Collected data:
◇ ◇ ◇ ◇ ◇ ◇ ◇

[src/arc_top.sv]
/*
 * arc_top: AXI4-Lite register slave holding the fixed reference,
 * ladder control and ladder level registers, driving analog controls
 * and overriding the two ladder output pins.
 * Assumes one clock; pin inputs arrive asynchronously.
 */
// The register addresses and the AXI4-Lite interface to the registers were chosen for this implementation.
`timescale 1ns/10ps
`default_nettype none

module arc_top
    import arc_pkg::*;
(
    // clock and reset
    input  wire logic                  aclk,
    input  wire logic                  aresetn,
    // write address channel
    input  wire logic [ARC_ADDR_W-1:0] s_axi_awaddr,
    input  wire logic                  s_axi_awvalid,
    output logic                       s_axi_awready,
    // write data channel
    input  wire logic [31:0]           s_axi_wdata,
    input  wire logic [3:0]            s_axi_wstrb,
    input  wire logic                  s_axi_wvalid,
    output logic                       s_axi_wready,
    // write response channel
    output logic [1:0]                 s_axi_bresp,
    output logic                       s_axi_bvalid,
    input  wire logic                  s_axi_bready,
    // read address channel
    input  wire logic [ARC_ADDR_W-1:0] s_axi_araddr,
    input  wire logic                  s_axi_arvalid,
    output logic                       s_axi_arready,
    // read data channel
    output logic [31:0]                s_axi_rdata,
    output logic [1:0]                 s_axi_rresp,
    output logic                       s_axi_rvalid,
    input  wire logic                  s_axi_rready,
    // analog controls
    output var arc_ctl_s               ana_ctl,
    // ladder pins: digital side overrides
    input  wire logic                  pin_one_in,
    input  wire logic                  pin_two_in,
    input  wire logic                  pin_one_port_oe,
    input  wire logic                  pin_two_port_oe,
    input  wire logic                  pin_one_pullup_req,
    input  wire logic                  pin_two_pullup_req,
    output logic                       pin_one_oe,
    output logic                       pin_two_oe,
    output logic                       pin_one_pullup,
    output logic                       pin_two_pullup,
    output logic                       pin_one_in_en,
    output logic                       pin_two_in_en,
    output logic                       pin_one_read,
    output logic                       pin_two_read
);

    // register decode, shared by read and write paths
    function automatic logic [1:0] reg_sel(input logic [ARC_ADDR_W-1:0] a);
        logic [1:0] s;
        s = 2'h3;
        case (a)
            ARC_OFS_FIXED_REF:  s = 2'h0;
            ARC_OFS_LADDER_CTL: s = 2'h1;
            ARC_OFS_LADDER_LVL: s = 2'h2;
            default:            s = 2'h3;
        endcase
        return s;
    endfunction

    logic [7:0]            fr_q;
    logic [7:0]            lc_q;
    logic [7:0]            ll_q;
    logic [ARC_ADDR_W-1:0] awaddr_q;
    logic                  aw_have_q;
    logic [31:0]           wdata_q;
    logic [3:0]            wstrb_q;
    logic                  w_have_q;
    logic                  bvalid_q;
    logic [1:0]            bresp_q;
    logic                  rvalid_q;
    logic [31:0]           rdata_q;
    logic [1:0]            rresp_q;
    logic [1:0]            pin_one_sync_q;
    logic [1:0]            pin_two_sync_q;
    logic                  pin_one_rd_q;
    logic                  pin_two_rd_q;
    logic [5:0]            pin_ovr_q;

    // write path: address and data taken in either order
    wire        aw_take  = s_axi_awvalid && !aw_have_q && !bvalid_q;
    wire        w_take   = s_axi_wvalid && !w_have_q && !bvalid_q;
    wire        wr_fire  = aw_have_q && w_have_q && !bvalid_q;
    wire [1:0]  wr_sel   = reg_sel(awaddr_q);
    wire        wr_lane0 = wr_fire && wstrb_q[0];
    wire [7:0]  wr_byte  = wdata_q[7:0];

    // unimplemented bits masked at write time
    wire [7:0] fr_d = (wr_lane0 && wr_sel == 2'h0) ?
                      (wr_byte & ARC_FR_WMASK) : fr_q;
    wire [7:0] lc_d = (wr_lane0 && wr_sel == 2'h1) ?
                      (wr_byte & ARC_LC_WMASK) : lc_q;
    wire [7:0] ll_d = (wr_lane0 && wr_sel == 2'h2) ?
                      (wr_byte & ARC_LL_WMASK) : ll_q;

    // read path
    wire        ar_take = s_axi_arvalid && !rvalid_q;
    wire [1:0]  rd_sel  = reg_sel(s_axi_araddr);
    wire [7:0]  fr_rd   = fr_q | (8'h01 << ARC_FR_RDY_BIT);
    wire [7:0]  rd_byte = (rd_sel == 2'h0) ? fr_rd :
                          (rd_sel == 2'h1) ? lc_q :
                          (rd_sel == 2'h2) ? ll_q : ARC_RST_BYTE;

    // register-to-macro field mapping
    wire ladder_p1 = lc_q[ARC_LC_P1_BIT];
    wire ladder_p2 = lc_q[ARC_LC_P2_BIT];

    // control registers; only reset clears them, so a wake from
    // sleep (no reset) keeps contents
    always_ff @(posedge aclk)
    begin
        if (!aresetn)
        begin
            fr_q <= ARC_RST_BYTE;
            lc_q <= ARC_RST_BYTE;
            ll_q <= ARC_RST_BYTE;
        end
        else
        begin
            fr_q <= fr_d;
            lc_q <= lc_d;
            ll_q <= ll_d;
        end
    end

    // write channel holding registers
    always_ff @(posedge aclk)
    begin
        if (!aresetn)
        begin
            aw_have_q <= 1'b0;
            w_have_q  <= 1'b0;
            awaddr_q  <= '0;
            wdata_q   <= '0;
            wstrb_q   <= '0;
            bvalid_q  <= 1'b0;
            bresp_q   <= ARC_RESP_OKAY;
        end
        else
        begin
            if (aw_take)
            begin
                aw_have_q <= 1'b1;
                awaddr_q  <= s_axi_awaddr;
            end
            if (w_take)
            begin
                w_have_q <= 1'b1;
                wdata_q  <= s_axi_wdata;
                wstrb_q  <= s_axi_wstrb;
            end
            if (wr_fire)
            begin
                aw_have_q <= 1'b0;
                w_have_q  <= 1'b0;
                bvalid_q  <= 1'b1;
                bresp_q   <= (wr_sel == 2'h3) ? ARC_RESP_SLVERR
                                              : ARC_RESP_OKAY;
            end
            else if (bvalid_q && s_axi_bready)
                bvalid_q <= 1'b0;
        end
    end

    // read channel
    always_ff @(posedge aclk)
    begin
        if (!aresetn)
        begin
            rvalid_q <= 1'b0;
            rdata_q  <= '0;
            rresp_q  <= ARC_RESP_OKAY;
        end
        else if (ar_take)
        begin
            rvalid_q <= 1'b1;
            rdata_q  <= {24'h000000, rd_byte};
            rresp_q  <= (rd_sel == 2'h3) ? ARC_RESP_SLVERR : ARC_RESP_OKAY;
        end
        else if (rvalid_q && s_axi_rready)
            rvalid_q <= 1'b0;
    end

    // pin inputs pass two flops before use
    always_ff @(posedge aclk)
    begin
        if (!aresetn)
        begin
            pin_one_sync_q <= 2'h0;
            pin_two_sync_q <= 2'h0;
        end
        else
        begin
            pin_one_sync_q <= {pin_one_sync_q[0], pin_one_in};
            pin_two_sync_q <= {pin_two_sync_q[0], pin_two_in};
        end
    end

    // override built from the next register value, so the digital
    // driver lets go at the same edge the analog switch closes
    always_ff @(posedge aclk)
    begin
        if (!aresetn)
        begin
            pin_ovr_q    <= 6'h00;
            pin_one_rd_q <= 1'b0;
            pin_two_rd_q <= 1'b0;
        end
        else
        begin
            pin_ovr_q <= {pin_one_port_oe && !lc_d[ARC_LC_P1_BIT],
                          pin_two_port_oe && !lc_d[ARC_LC_P2_BIT],
                          pin_one_pullup_req && !lc_d[ARC_LC_P1_BIT],
                          pin_two_pullup_req && !lc_d[ARC_LC_P2_BIT],
                          !lc_d[ARC_LC_P1_BIT],
                          !lc_d[ARC_LC_P2_BIT]};
            pin_one_rd_q <= pin_one_sync_q[1] && !lc_d[ARC_LC_P1_BIT];
            pin_two_rd_q <= pin_two_sync_q[1] && !lc_d[ARC_LC_P2_BIT];
        end
    end

    // bus outputs
    assign s_axi_awready = aw_take;
    assign s_axi_wready  = w_take;
    assign s_axi_bvalid  = bvalid_q;
    assign s_axi_bresp   = bresp_q;
    assign s_axi_arready = ar_take;
    assign s_axi_rvalid  = rvalid_q;
    assign s_axi_rdata   = rdata_q;
    assign s_axi_rresp   = rresp_q;

    // analog fields straight from register flops
    assign ana_ctl.fixed_ref_on        = fr_q[ARC_FR_ON_BIT];
    assign ana_ctl.temp_sense_on       = fr_q[ARC_FR_TS_BIT];
    assign ana_ctl.temp_range_high     = fr_q[ARC_FR_RNG_BIT];
    assign ana_ctl.comparator_ref_gain =
        fr_q[ARC_FR_CMP_LSB +: 2];
    assign ana_ctl.converter_ref_gain  =
        fr_q[ARC_FR_CNV_LSB +: 2];
    assign ana_ctl.ladder_on           = lc_q[ARC_LC_ON_BIT];
    assign ana_ctl.pin_one_drive       = ladder_p1;
    assign ana_ctl.pin_two_drive       = ladder_p2;
    assign ana_ctl.upper_source_sel    = lc_q[ARC_LC_UP_LSB +: 2];
    assign ana_ctl.lower_source_sel    = lc_q[ARC_LC_LO_BIT];
    assign ana_ctl.ladder_level        = ll_q[4:0];

    // digital pin controls; reads forced low when routed
    assign pin_one_oe     = pin_ovr_q[5];
    assign pin_two_oe     = pin_ovr_q[4];
    assign pin_one_pullup = pin_ovr_q[3];
    assign pin_two_pullup = pin_ovr_q[2];
    assign pin_one_in_en  = pin_ovr_q[1];
    assign pin_two_in_en  = pin_ovr_q[0];
    assign pin_one_read   = pin_one_rd_q;
    assign pin_two_read   = pin_two_rd_q;

    // ready flag reads one however enable is set
    rdy_reads_one_a: assert property (@(posedge aclk) disable iff (!aresetn)
        ar_take && rd_sel == 2'h0 |=> s_axi_rdata[ARC_FR_RDY_BIT])
        else $error("ready flag read back as zero");

    // write to fixed ref register lands on the enable line next edge
    fr_write_a: assert property (@(posedge aclk) disable iff (!aresetn)
        wr_lane0 && wr_sel == 2'h0 |=>
        ana_ctl.fixed_ref_on == $past(wr_byte[ARC_FR_ON_BIT]) &&
        ana_ctl.temp_sense_on == $past(wr_byte[ARC_FR_TS_BIT]) &&
        ana_ctl.comparator_ref_gain == $past(wr_byte[3:2]))
        else $error("fixed reference write not applied");

    // unimplemented ladder bits stay zero
    lc_unimpl_a: assert property (@(posedge aclk) disable iff (!aresetn)
        (lc_q & ~ARC_LC_WMASK) == 8'h00 &&
        (ll_q & ~ARC_LL_WMASK) == 8'h00)
        else $error("unimplemented bit became set");

    // level write reaches ladder taps
    level_write_a: assert property (@(posedge aclk) disable iff (!aresetn)
        wr_lane0 && wr_sel == 2'h2 |=>
        ana_ctl.ladder_level == $past(wr_byte[4:0]))
        else $error("ladder level not updated");

    // reset clears ladder state
    reset_clear_a: assert property (@(posedge aclk)
        !aresetn |=> !ana_ctl.ladder_on && !ana_ctl.pin_one_drive &&
        !ana_ctl.pin_two_drive && ana_ctl.ladder_level == 5'h00)
        else $error("ladder not cleared by reset");

    // routed pin loses digital functions
    pin_override_a: assert property (@(posedge aclk) disable iff (!aresetn)
        ladder_p1 ##1 ladder_p1 |->
        !pin_one_oe && !pin_one_pullup && !pin_one_in_en)
        else $error("pin one not overridden");

    // routed pin reads zero
    pin_read_a: assert property (@(posedge aclk) disable iff (!aresetn)
        $past(ladder_p2) && ladder_p2 |-> !pin_two_read)
        else $error("routed pin read not zero");

    // routed pin two loses digital functions
    pin_two_ovr_a: assert property (@(posedge aclk) disable iff (!aresetn)
        ladder_p2 ##1 ladder_p2 |->
        !pin_two_oe && !pin_two_pullup && !pin_two_in_en)
        else $error("pin two not overridden");

    // routed pin one reads zero
    pin_one_read_a: assert property (@(posedge aclk) disable iff (!aresetn)
        $past(ladder_p1) && ladder_p1 |-> !pin_one_read)
        else $error("routed pin one read not zero");

    // ladder control holds without a write
    lc_hold_a: assert property (@(posedge aclk) disable iff (!aresetn)
        !(wr_lane0 && wr_sel == 2'h1) |=> $stable(lc_q))
        else $error("ladder control changed without write");

endmodule

`default_nettype wire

◇ ◇ ◇ ◇ ◇ ◇ ◇

- About this exercise
Looking through the entries, count the lines that hold the word "from" and state that count alone.

- Output for this exercise
3